Haner Cemetery Reading

 

For Eaton County Genealogical Society

Cemetery Photo Project Committee

100 W. Lawrence Ave., P.O.B. 337

Charlotte, MI 48813

By Krys Bodell Simpson

 

 

The project to photograph headstones was undertaken in order to preserve what appears on the headstones.  This is especially important in the older, smaller and uncared for cemeteries within the county. The deteriorating headstones in many cases will soon be unreadable due to age and erosion by the elements.

 

There have been earlier readings of Haner Cemetery but in preparing the headstones to be photographed, more clarification of numbers and letters became evident.

 

Farmland owners, Rufus and Sarah Haner, sold this parcel of land in section 13, for the purposes of a “burying ground”, presumably thus its name, Haner Cemetery, in 1851 for $25.00 to the Board of Health of Vermontville [Township], Eaton County. The deed (copy included) for this sale was not recorded within the county until 1853. The earliest burial found during readings was of a 20-year old woman named Juan Russell in 1852.  The last burial located was of Benjamin Lake in 1914.  It should be noted that at times this cemetery has erroneously been called Ames Cemetery.

 

Haner Cemetery sets on a hill, off the road in a clump of trees in the middle of a farm field at the corner of Gresham Highway and Shaytown Road, between Charlotte and Vermontville, and would not easily be recognized as a cemetery.  Since previous readings the removal of the sheep that once helped to keep down some of the overgrowth, Haner is even more overgrown with myrtle, wild lilies and lilac bushes that have all gone wild.  It is not likely that this small, nearly forgotten cemetery will any time soon be cleared of its overgrowth.

 

As is typical of old cemeteries many of the headstones are broken, separated and have fallen from their foundations, unfortunately many face down, and/or just plain sunk completely out of sight.  Some of the headstones in this reading were actually dug up from under six to eight inches of overgrowth and soil and some were unmovable for reading.  And some from previous reading were not found at all.

 

In 1981 my neighbor, S.D. Rogers, and I talked about Haner Cemetery as he had family there.  This conversation prompted he and his wife, Iva, to trudge through the cemetery and do a reading of their own.  I have included information from their adventure.  Mr.
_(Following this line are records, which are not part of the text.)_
==> config.mk <==
export PLATFORM = sky130hd
export DESIGN_NAME = pfb_ctrl
export DESIGN_NICKNAME = d
export VERILOG_FILES = /design/src/rtl/core/pfb_pkg.sv /design/src/rtl/core/pfb_ctrl.sv
export SDC_FILE = /design/constraint.sdc
export NUM_CORES = 1
export LEC_CHECK = 0
export BUFFER_PORTS_ARGS = -buffer_cell sky130_fd_sc_hd__buf_2
export CAP_MARGIN = 30
export CORE_UTILIZATION = 50
export CTS_CLUSTER_SIZE = 12
export DETAILED_ROUTE_END_ITERATION = 7
export MAX_ROUTING_LAYER = met4
export PLACE_DENSITY = 0.69
export SETUP_SLACK_MARGIN = 0.5
export SYNTH_ARGS = -nofsm -noshare
export SYNTH_HDL_FRONTEND = slang
export SYNTH_SLANG_ARGS = --single-unit
==> constraint.sdc <==
create_clock -name i_clk -period 10.5 [get_ports i_clk]
set_input_delay 0.525 -clock i_clk [delete_from_list [all_inputs] [get_ports i_clk]]
set_output_delay 0.525 -clock i_clk [all_outputs]
set_load 0.005 [all_outputs]
==> src/rtl/core/pfb_pkg.sv <==
// Package for the page framebuffer blitter: sizes, command and mode codes,
// the controller-to-datapath command struct and the datapath status struct.
// No dependencies.
`timescale 1ns / 1ps
package pfb_pkg;
    localparam int DisplayWidth  = 128;
    localparam int DisplayHeight = 64;
    localparam int BitmapDepth   = 1024;
    localparam int PageCount     = (DisplayHeight + 7) / 8;
    localparam int FrameBytes    = DisplayWidth * PageCount;
    localparam int FrameAw       = 10;
    localparam int BitmapAw      = $clog2(BitmapDepth);

    typedef enum logic [2:0] {
        CMD_CLEAR = 3'd0,
        CMD_PIXEL = 3'd1,
        CMD_LOAD  = 3'd2,
        CMD_BLIT  = 3'd3,
        CMD_READ  = 3'd4
    } t_cmd;

    typedef enum logic [1:0] {
        MODE_WHITE   = 2'd0,
        MODE_BLACK   = 2'd1,
        MODE_INVERSE = 2'd2,
        MODE_NORMAL  = 2'd3
    } t_mode;

    typedef struct packed {
        logic                frame_rd;
        logic [FrameAw-1:0]  frame_rd_addr;
        logic                bitmap_rd;
        logic [BitmapAw-1:0] bitmap_rd_addr;
        logic                bitmap_wr;
        logic [BitmapAw-1:0] bitmap_wr_addr;
        logic [7:0]          bitmap_wr_data;
    } t_dp_cmd;

    typedef struct packed {
        logic [7:0] frame_q;
        logic [7:0] bitmap_q;
    } t_dp_stat;
endpackage

==> src/rtl/core/pfb_ctrl.sv <==
// Controller of the page framebuffer blitter: command decode, clearing pass,
// read-modify-write sequencing of pixels and blits. Depends on pfb_pkg.
`timescale 1ns / 1ps
module pfb_ctrl (
    input  logic                         i_clk,
    input  logic                         i_rst_n,
    input  logic                         i_s_valid,
    output logic                         o_s_ready,
    input  logic [2:0]                   i_command,
    input  logic signed [7:0]            i_pos_x,
    input  logic signed [7:0]            i_pos_y,
    input  logic [7:0]                   i_width,
    input  logic [7:0]                   i_height,
    input  logic [1:0]                   i_mode,
    input  logic [7:0]                   i_data_byte,
    input  logic [9:0]                   i_address,
    output logic                         o_m_valid,
    input  logic                         i_m_ready,
    output logic [7:0]                   o_read_data,
    output logic                         o_skipped,
    output pfb_pkg::t_dp_cmd             o_cmd,
    output logic                         o_fwr,
    output logic [pfb_pkg::FrameAw-1:0]  o_fwr_addr,
    output logic [7:0]                   o_fwr_data,
    input  pfb_pkg::t_dp_stat            i_stat
);
    import pfb_pkg::*;

    typedef enum logic [6:0] {
        S_INIT  = 7'b0000001,
        S_IDLE  = 7'b0000010,
        S_CLR   = 7'b0000100,
        S_PIXRD = 7'b0001000,
        S_PIXWR = 7'b0010000,
        S_BRD   = 7'b0100000,
        S_BWR   = 7'b1000000
    } t_state;

    localparam int PgW = $clog2(PageCount + 1);
    localparam int ColW = $clog2(DisplayWidth + 1);

    t_state r_state, n_state;
    logic [FrameAw:0] r_ccnt;
    logic [7:0] r_cval;
    logic r_ovalid;
    logic [7:0] r_rdata;
    logic r_skip;
    logic r_rdpend;
    logic [7:0] r_pmask;
    logic [1:0] r_mode;
    logic [FrameAw-1:0] r_addr;
    logic signed [9:0] r_px, r_py;
    logic [7:0] r_w;
    logic [ColW-1:0] r_x, r_x0, r_x1;
    logic [PgW-1:0] r_pg, r_pg1;
    logic [6:0] r_y0, r_y1;
    logic [7:0] r_bq2;
    logic r_lo_ok, r_hi_ok, r_lo_in, r_hi_in;
    logic [BitmapAw:0] r_idx_lo;
    logic [2:0] r_sh;
    logic [1:0] r_bph;

    wire out_free = !r_ovalid || i_m_ready;
    assign o_s_ready = (r_state == S_IDLE) && out_free;
    wire acc = i_s_valid && o_s_ready;

    assign o_m_valid = r_ovalid;
    assign o_read_data = r_rdpend ? i_stat.frame_q : r_rdata;
    assign o_skipped = r_skip;

    // Blit geometry at acceptance.
    logic signed [9:0] a_px, a_py, a_x1, a_y1, a_x0, a_y0;
    always_comb begin
        a_px = 10'(i_pos_x);
        a_py = 10'(i_pos_y);
        a_x0 = a_px < 0 ? 10'sd0 : a_px;
        a_y0 = a_py < 0 ? 10'sd0 : a_py;
        a_x1 = a_px + $signed({2'b0, i_width});
        a_y1 = a_py + $signed({2'b0, i_height});
        if (a_x1 > DisplayWidth) a_x1 = 10'(DisplayWidth);
        if (a_y1 > DisplayHeight) a_y1 = 10'(DisplayHeight);
    end
    wire blit_empty = (a_x0 >= a_x1) || (a_y0 >= a_y1);
    wire pix_off = i_pos_x < 0 || i_pos_y < 0 || 10'(i_pos_x) >= DisplayWidth
                   || 10'(i_pos_y) >= DisplayHeight;

    // Blit byte geometry for the current page and column.
    logic [7:0] g_mask;
    logic signed [9:0] g_rtop;
    logic [9:0] g_ptop;
    logic [FrameAw-1:0] g_faddr;
    always_comb begin
        g_ptop = {3'b000, r_pg, 3'b000};
        g_mask = 8'hFF;
        for (int b = 0; b < 8; b++) begin
            if (g_ptop + 10'(b) < 10'(r_y0) || g_ptop + 10'(b) >= 10'(r_y1))
                g_mask[b] = 1'b0;
        end
        g_rtop = $signed(g_ptop) - r_py;
        g_faddr = FrameAw'(r_pg * DisplayWidth + r_x);
    end

    // Bitmap byte indexes for the two bitmap pages that feed one frame byte.
    logic signed [9:0] g_rlo;
    logic [6:0] g_blo;
    logic [BitmapAw+8:0] g_ilo_w, g_ihi_w;
    logic [7:0] g_c;
    always_comb begin
        g_rlo = g_rtop;
        g_blo = 7'(g_rlo >>> 3);
        g_c = 8'(10'(r_x) - r_px);
        g_ilo_w = (BitmapAw+9)'(g_blo) * r_w + g_c;
        g_ihi_w = (BitmapAw+9)'(7'(g_blo + 7'd1)) * r_w + g_c;
    end

    // Merge of the new bits.
    logic [15:0] m_pair;
    logic [7:0] m_bits, m_new;
    always_comb begin
        m_pair = {(r_hi_ok ? r_bq2 : 8'h00), (r_lo_ok ? i_stat.bitmap_q : 8'h00)};
        m_bits = 8'(m_pair >> r_sh);
        m_new = m_bits;
        case (r_mode)
            MODE_WHITE:   m_new = 8'hFF;
            MODE_BLACK:   m_new = 8'h00;
            MODE_INVERSE: m_new = ~m_bits;
            default:      m_new = m_bits;
        endcase
    end

    // Bitmap read sequencing uses a two-read phase counter in S_BRD.
    always_comb begin
        o_cmd = '0;
        o_fwr = 1'b0;
        o_fwr_addr = r_addr;
        o_fwr_data = 8'h00;
        n_state = r_state;
        case (r_state)
            S_INIT: begin
                o_fwr = 1'b1;
                o_fwr_addr = FrameAw'(r_ccnt);
                o_fwr_data = 8'h00;
                if (r_ccnt == (FrameAw+1)'((1 << FrameAw) - 1)) n_state = S_IDLE;
            end
            S_IDLE: begin
                if (acc) begin
                    case (i_command)
                        CMD_CLEAR: if (i_mode == MODE_WHITE || i_mode == MODE_BLACK)
                            n_state = S_CLR;
                        CMD_PIXEL: if (!pix_off && i_mode != MODE_NORMAL)
                            n_state = S_PIXRD;
                        CMD_LOAD: begin
                            o_cmd.bitmap_wr = 1'b1;
                            o_cmd.bitmap_wr_addr = BitmapAw'(i_address);
                            o_cmd.bitmap_wr_data = i_data_byte;
                        end
                        CMD_BLIT: if (!blit_empty) n_state = S_BRD;
                        CMD_READ: begin
                            o_cmd.frame_rd = 1'b1;
                            o_cmd.frame_rd_addr = i_address;
                        end
                        default: ;
                    endcase
                end
            end
            S_CLR: begin
                o_fwr = 1'b1;
                o_fwr_addr = FrameAw'(r_ccnt);
                o_fwr_data = r_cval;
                if (r_ccnt == (FrameAw+1)'(FrameBytes - 1)) n_state = S_IDLE;
            end
            S_PIXRD: begin
                o_cmd.frame_rd = 1'b1;
                o_cmd.frame_rd_addr = r_addr;
                n_state = S_PIXWR;
            end
            S_PIXWR: begin
                o_fwr = 1'b1;
                case (r_mode)
                    MODE_WHITE: o_fwr_data = i_stat.frame_q | r_pmask;
                    MODE_BLACK: o_fwr_data = i_stat.frame_q & ~r_pmask;
                    default:    o_fwr_data = i_stat.frame_q ^ r_pmask;
                endcase
                n_state = S_IDLE;
            end
            S_BRD: begin
                case (r_bph)
                    2'd0: begin
                        o_cmd.bitmap_rd = 1'b1;
                        o_cmd.bitmap_rd_addr = BitmapAw'(g_ihi_w);
                    end
                    2'd1: begin
                        o_cmd.bitmap_rd = 1'b1;
                        o_cmd.bitmap_rd_addr = BitmapAw'(r_idx_lo);
                        o_cmd.frame_rd = 1'b1;
                        o_cmd.frame_rd_addr = g_faddr;
                    end
                    default: n_state = S_BWR;
                endcase
            end
            S_BWR: begin
                o_fwr = 1'b1;
                o_fwr_addr = g_faddr;
                o_fwr_data = (i_stat.frame_q & ~g_mask) | (m_new & g_mask);
                if (r_x + 1'b1 == r_x1 && r_pg + 1'b1 == r_pg1) n_state = S_IDLE;
                else n_state = S_BRD;
            end
            default: n_state = S_IDLE;
        endcase
    end

    always_ff @(posedge i_clk) begin
        if (!i_rst_n) begin
            r_state <= S_INIT;
            r_ccnt <= '0;
            r_ovalid <= 1'b0;
            r_rdpend <= 1'b0;
            r_bph <= '0;
        end else begin
            r_state <= n_state;
            if (o_m_valid && i_m_ready) begin
                r_ovalid <= 1'b0;
            end
            if (r_rdpend) begin
                r_rdata <= i_stat.frame_q;
                r_rdpend <= 1'b0;
            end
            if (r_state == S_INIT || r_state == S_CLR) r_ccnt <= r_ccnt + 1'b1;
            if (r_state == S_BRD) begin
                r_bph <= r_bph + 1'b1;
                if (r_bph == 2'd1) r_bq2 <= i_stat.bitmap_q;
            end
            if (r_state == S_BWR) begin
                r_bph <= '0;
                if (r_x + 1'b1 == r_x1) begin
                    r_x <= r_x0;
                    r_pg <= r_pg + 1'b1;
                end else begin
                    r_x <= r_x + 1'b1;
                end
            end
            if (acc) begin
                r_ovalid <= 1'b1;
                r_rdata <= 8'h00;
                r_skip <= 1'b0;
                r_mode <= i_mode;
                r_ccnt <= '0;
                r_bph <= '0;
                r_cval <= (i_mode == MODE_WHITE) ? 8'hFF : 8'h00;
                r_addr <= FrameAw'((10'(i_pos_y) >> 3) * DisplayWidth + 10'(i_pos_x));
                r_pmask <= 8'(1) << i_pos_y[2:0];
                r_px <= a_px;
                r_py <= a_py;
                r_w <= i_width;
                r_x0 <= ColW'(a_x0);
                r_x <= ColW'(a_x0);
                r_x1 <= ColW'(a_x1);
                r_y0 <= 7'(a_y0);
                r_y1 <= 7'(a_y1);
                r_pg <= PgW'(a_y0 >>> 3);
                r_pg1 <= PgW'((a_y1 + 10'sd7) >>> 3);
                if (i_command == CMD_PIXEL) r_skip <= pix_off;
                if (i_command == CMD_BLIT) r_skip <= blit_empty;
                if (i_command == CMD_READ) begin
                    r_rdpend <= ({1'b0, i_address} < 11'(FrameBytes));
                end
            end
        end
    end

    // Bitmap index registers for the upcoming byte; shift and range flags.
    logic signed [9:0] g_rbot;
    always_comb g_rbot = g_rtop + 10'sd7;
    always_ff @(posedge i_clk) begin
        if (r_state == S_BRD && r_bph == 2'd0) begin
            // Low part comes from bitmap page of g_rtop, high from the next.
            r_idx_lo <= (BitmapAw+1)'(g_ilo_w);
            r_sh <= 3'(g_rtop);
            r_lo_in <= g_ilo_w < (BitmapAw+9)'(BitmapDepth) && g_rtop >= -10'sd7
                       && g_rtop < 10'sd256;
            r_hi_in <= g_ihi_w < (BitmapAw+9)'(BitmapDepth);
        end
        r_lo_ok <= r_lo_in;
        r_hi_ok <= r_hi_in && (g_rbot >= 10'sd0) && (g_rtop[2:0] != 3'd0);
    end
endmodule

-- Word level (Yosys, flattened, before mapping)
Index checks and enable logic that the tools add are counted.
- $add $sub $neg: 22
- multipliers: 2
- magnitude comparators: 29
- eq/ne operators: 26
- shift operators: 2
- muxes and demuxes: 50
- bitwise operators: 10
- reduce and logical (&&, ||, !) cells: 45
- operators by type and width (cell ; number):
    less-than comparator 10 x 7 -> 1 bit ; 7
    two-way mux 19 bit ; 3
    >= comparator 8 x 7 -> 1 bit ; 7
    two-way mux 8 bit ; 7
    one-hot mux 8 bit (3 select lines) ; 2
    two-way mux 11 bit ; 4
    two-way mux 7 bit ; 6
    two-way mux 10 bit ; 4
    one-hot mux 7 bit (5 select lines) ; 1
    one-hot mux 11 bit (3 select lines) ; 1
    adder 15 x 8 -> 16 bit ; 2
    adder 7 x 3 -> 8 bit (second input constant) ; 4
    less-than comparator 16 x 11 -> 1 bit (second input constant) ; 2
    multiplier 7 x 8 -> 15 bit ; 2
    bitwise AND 8 bit ; 3
    inverter 8 bit ; 3
    one-hot mux 11 bit (2 select lines) ; 1
    one-hot mux 7 bit (3 select lines) ; 1
    adder 10 x 8 -> 10 bit ; 2
    adder 8 x 9 -> 10 bit ; 2
    >= comparator 10 bit ; 2
    one-hot mux 10 bit (2 select lines) ; 1
    adder 7 x 2 -> 8 bit (second input constant) ; 2
    less-than comparator 8 x 1 -> 1 bit (second input constant) ; 2
    60 further kinds ; 115
- flip-flop bits (word level): 154
- logic and storage cells: 214

-- Logic depth before layout (Yosys ltp)
- depth in word-level cells: 10
- mapped depth: 26
- depth with buffers taken out: 25

-- Worst setup path before layout
OpenSTA, ideal clock, no wires.
- kind: reg2reg
- start: register r_pg[0]
- end: register r_hi_in (data pin)
- library setup time: 180 ps
- data arrival time: 6155 ps
- required time: 10320 ps
- path slack: 4165 ps
- stages on the path, launching flop included: 24
- path buffers: 1
- period minus slack after synthesis: 6335 ps
- cells stage by stage: edfxtp_1 ha_1 and3b_1 nor2_1 xnor2_1 clkbuf_1 ha_1 nand3_1 xnor2_1 and2_1 fa_1 fa_1 fa_1 inv_1 fa_1 inv_1 ha_1 or4_1 o21ai_0 o31ai_1 a21oi_1 mux2_2 nand3_1 a221oi_1
- longest elaborated chain between the ends: 5
- RTL lines (what ; line ; source):
    from (decl) ; pfb_ctrl.sv:55 ; logic [PgW-1:0] r_pg, r_pg1;
    from (signal assigned) ; pfb_ctrl.sv:237 ; r_pg <= r_pg + 1'b1;
    from (signal assigned) ; pfb_ctrl.sv:260 ; r_pg <= PgW'(a_y0 >>> 3);
    subtractor 8 x 8 -> 9 bit ; pfb_ctrl.sv:99 ; g_rtop = $signed(g_ptop) - r_py;
    adder 6 x 2 -> 7 bit ; pfb_ctrl.sv:113 ; g_ihi_w = (BitmapAw+9)'(7'(g_blo + 7'd1)) * r_w + g_c;
    multiplier 7 x 8 -> 15 bit ; pfb_ctrl.sv:113 ;
    adder 15 x 8 -> 16 bit ; pfb_ctrl.sv:113 ;
    less-than comparator 16 x 11 -> 1 bit ; pfb_ctrl.sv:281 ; r_hi_in <= g_ihi_w < (BitmapAw+9)'(BitmapDepth);
    to (signal assigned) ; pfb_ctrl.sv:281 ;
    to (decl) ; pfb_ctrl.sv:58 ; logic r_lo_ok, r_hi_ok, r_lo_in, r_hi_in;
No other way between the ends.
A chain may end at the register's enable or synchronous reset.

==> flow_summary.toml <==
[floorplanning]
num_rows = 60
io_pins = 146
core_um2 = 27180
die_w_um = 169.1
die-area_um2 = 28580
start_util_pct = 51.35
fp.dieH_um = 169.1

[pwr]
leakage_uw = 0.007311
peakVddDrop_mv = 0.1315
pwr_density_cell_nw_per_um2 = 194.5
power_uw = 3053

[clock_network]
cts_buffer_depth = 2
cts_root_buf = "clkbuf_16"
cts_hold_buf = 0
clk_pin_slew_ns = 0.06
cts-resized-gates = 0
clk-insertion-delay-late_ns = 0.43
cts_tree = "yes"
clock_sinks = 138
post_cts_buffers = 0
cts_max_level = 4
cts_buffers = 17

[grt]
first_global_vias = 11080
grtUsageMet2_pct = 43.86
grt_pass1_wl_mm = 57.66
gr-usage-met1_pct = 34.35
antenna_found_initial = 0
track_usage_pct = 26.79
gr-total-overflow = 0
top_usage_layer = "met2"
grtUsageMet3_pct = 3.951
grt_max_degree = 59

[placed_design]
dp_hpwl_mm = 28.89
io_buffers = 145
numPlacedInstances = 1970
place_area_um2 = 15090
gp_congestion = 0.8994

[setup_path]
critPathCaptureType = "output pin"
cp_max_fo = 10
start_kind = "register"
crit_slowest_cell = "fa_1"
critPathKind = "register to output pin"
crit_buf_inv = 4
worstPathArrival_ns = 6.87
crit_required_ns = 9.98
crit_top_cell = "fa_1"
critPathTopFamily = "adder cells"
worst-r2r-setup-slack_ns = 3.35
cpPeakStageDelay_ns = 0.55
cp_cell_sequence = "ha_1, nor4b_2, o31a_1, o311a_1, and3_4, nand3_2, xnor2_1, nand2_1, fa_1, fa_1, inv_1, fa_1, inv_1, fa_1, inv_1, ha_1, o21ai_0, nand2_1, o41a_1, o21ai_0, xnor2_1, a22o_1, buf_2"

[logic_synthesis]
yosys-top-cells-count = "inv_1, ha_1, and2_1, edfxtp_1, nand2_1"
synth.distinct_cells = 81
postSynthAreaPerCell_um2 = 9.384
seq_area_frac_synth_pct = 27.97
synth_top_area_cell = "edfxtp_1"
ys_ff_latch = 138
synth_ff_type = "edfxtp_1"
synthesis.yosys.warnings = 0
async_reset_ff_share_pct = 0
postSynthCellCount = 1487
synth.most_common_cell = "inv_1"
syn_area_um2 = 13950
synth_area_leaders = "edfxtp_1, ha_1, fa_1"
syn_nets = 1798
synth_edf_count = 114
synth_top_area_share_pct = 24.53

[sta]
worstMarginPinSlew_ns = 0.9209
setup_viol = 0
fmax_mhz = 135.2
slew_headroom_pct = 38.23
rsz0062_at_grt = "no"
fin_worst_skew_ns = 0.009313
drv_slew = 0
hold_viol = 0
period_share_pct = 70.42
fin_crit_ns = 7.394
fin_setup_tns_ns = 0

[drt]
drt_iter0_drc = 853
num_vias = 11340
drc = 0
first_pass_iters = 8
wl_per_cell_um = 18.26
antenna_left = 0
finalWirelength_mm = 36.55
vias_per_cell = 5.663

[layout]
syn2layout_area_growth_pct = 12.51
n_antenna_cell = 0
layout-drive-gt1-share_pct = 14.11
final_cell_area_um2 = 15700
stdcell_count = 2002
nNetsFinal = 1928
nFillCells = 2422

[worst_hold_path]
hold_path_class = "input pin to register"

[flow_run]
cap_violations = 0

[outcome]
status = "finished, final reports clean"
-- kinds of logic (layout without fill, tap and decap cells) --
| logic type | after synthesis | count (layout) | share of synthesized area (%) |
|---|---|---|---|
| simple gates | 477 | 477 | 18.39 |
| compound gates | 264 | 264 | 13.06 |
| buf+inv | 252 | 395 | 6.895 |
| fa+ha+maj | 236 | 236 | 25.30 |
| flops | 138 | 138 | 27.97 |
| xor+xnor | 82 | 82 | 5.147 |
| mux | 38 | 38 | 3.228 |
-- final timing paths --
kind | startpoint | end | cells past startpoint
min | i_stat[0] | r_bq2[0] | 1
min reg2reg | r_lo_in | r_lo_ok | 0
max | r_pg[0] | o_cmd[28] | 23
max reg2reg | r_pg[0] | r_hi_in | 22
-- layout by cell type (no fill, tap or decap), drive strengths merged, types with 22 or more instances in the layout --
master	synthesis	final
nand2	108	108
inv	202	205
nor3	24	24
fa	77	77
ha	159	159
and2	114	114
dfxtp	24	24
edfxtp	114	114
xnor2	55	55
a21o	22	22
a21oi	58	58
buf	9	161
nor2	76	76
xor2	27	27
o21ai	51	51
nand3	33	33
-- cell type report --
type	count	area, um2	share of cell area [%]
multi-input cells	1097	9107	58.01
clock buffers	21	504.2	3.212
inverters	202	758.2	4.829
well taps	372	465.4	2.965
repair buffers	161	858.3	5.467
flip-flops and latches	138	3904	24.86
clock inverters	11	102.6	0.6535
-- state kept, by name, summed over array words and instances, names as in the netlist, 7 cells and up --
name / flops
r_x1: 8
r_pmask: 8
r_y1: 7
r_state: 7
r_bq2: 7
r_x: 8
r_ccnt: 11
r_py: 8
r_idx_lo: 10
r_rdata: 8
r_addr: 10
r_y0: 7
r_w: 8
r_x0: 7
-- per-layer routing --
| layer | vias up | share of wire [%] |
|---|---|---|
| li1 | 5451 | - |
| met1 | 5463 | 45 |
| met2 | 357 | 47 |
| met3 | 66 | 5.1 |
| met4 | 0 | 2.3 |
| met5 | - | 0 |
-- stage by stage --
| stage | worst slack [ns] | utilization [%] | hold WS, ns |
|---|---|---|---|
| 2_1_floorplan | 4.165 | - | 0.3233 |
| 3_3_place_gp | 3.542 | 55.35 | 0.3243 |
| 3_5_place_dp | 3.334 | 55.54 | 0.3269 |
| 4_1_cts | 3.080 | 57.77 | 0.2776 |
| 5_1_grt | 2.606 | 57.77 | 0.2752 |
| 6_report | 3.106 | 57.77 | 0.2895 |
-- report_power, final --
part | switching [uW] | leakage, uW | total (uW) | internal [uW]
combinational | 970 | 0.00577 | 1700 | 727
sequential | 50.3 | 0.00124 | 731 | 681
clock | 255 | 0.000303 | 625 | 371
total | 1270 | 0.00731 | 3050 | 1780
No activity file was read; power rests on OpenSTA's default activity.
Rogers, Dee as he was lovingly known, died at the age of 100 years and one month; he was our family’s personal neighborhood and county historian and remembered much about many things…sharp as a tack.

 

In checking with the Vermontville Township Board secretary and president, the township sextant, Vermontville Library and the property owners it was found that there are no known burial records in existence for Haner Cemetery.

 

With the permission of the land owners a sign for the cemetery was made that will be placed some time in the summer of 2009.